Ganglioglioma

contributed by Dr Frank Gaillard on November 10, 2008

System: Central Nervous System

Final Diagnosis:

Micro Examination:

Sections of "wall of cyst + surrounding tissue" show a tumour comprised of cells predominantly with round nuclei with mild-to-moderate degree of pleomorphism. Some of these cells have perinuclear halos. In some regions, there are microcysts. And, in some of these cysts, free-floating neurons are seen. Scattered neurons throughout the lesions show somewhat peculiar shapes and are maloriented. Immunocytochemistry shows that many of these small round nuclei are positive for GFAP. However, many cells are
also negative for GFAP. Staining for phosphorylatyed neurofilament shows rare positive neuronal cell bodies. Staining for synaptophysin shows rare positivity of neuronal cell bodies.
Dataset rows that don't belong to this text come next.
==> config.mk <==
export PLATFORM = sky130hd
export DESIGN_NAME = logic_unit_arbiter
export DESIGN_NICKNAME = d
export VERILOG_FILES = /design/src/rtl/logic_unit_arbiter.sv
export SDC_FILE = /design/constraint.sdc
export NUM_CORES = 1
export LEC_CHECK = 0
export ABC_AREA = 1
export CAP_MARGIN = 30
export CORE_MARGIN = 5
export CORE_UTILIZATION = 48
export DETAILED_ROUTE_END_ITERATION = 16
export PLACE_DENSITY_LB_ADDON = 0.05
export SLEW_MARGIN = 25
export SYNTH_ARGS = -nofsm -noshare
export SYNTH_HDL_FRONTEND = slang
export SYNTH_SLANG_ARGS = --single-unit
==> constraint.sdc <==
create_clock -name clk -period 4 [get_ports clk]
set_input_delay 0.6 -clock clk [delete_from_list [all_inputs] [get_ports clk]]
set_output_delay 0.6 -clock clk [all_outputs]
set_load 0.01 [all_outputs]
Several neurons show positivity for chromogranin. Within the section where there are microcystic areas with free-floating neurons, many of the small glial cells associated with cysts are GFAP-positive, and only rare cells are GFAP-negative. No mitotic activity is seen. There is no endothelial proliferation and there is no necrosis.

Comments:

The histological appearance of the tumour is that of a glial-neuronal
tumour. The dysplastic nature of the neurons and their chromogranin
positivity favours the diagnosis of ganglioglioma. Whereas there are areas
which superficially resemble the so-called "glial neuronal element" of
dysembryoplastic neuroeipithelial tumour (for example in "M"), the fact
that many of the small cells in this area are GFAP-positive and that the
neurons show dysplastic features, makes that diagnosis less likely.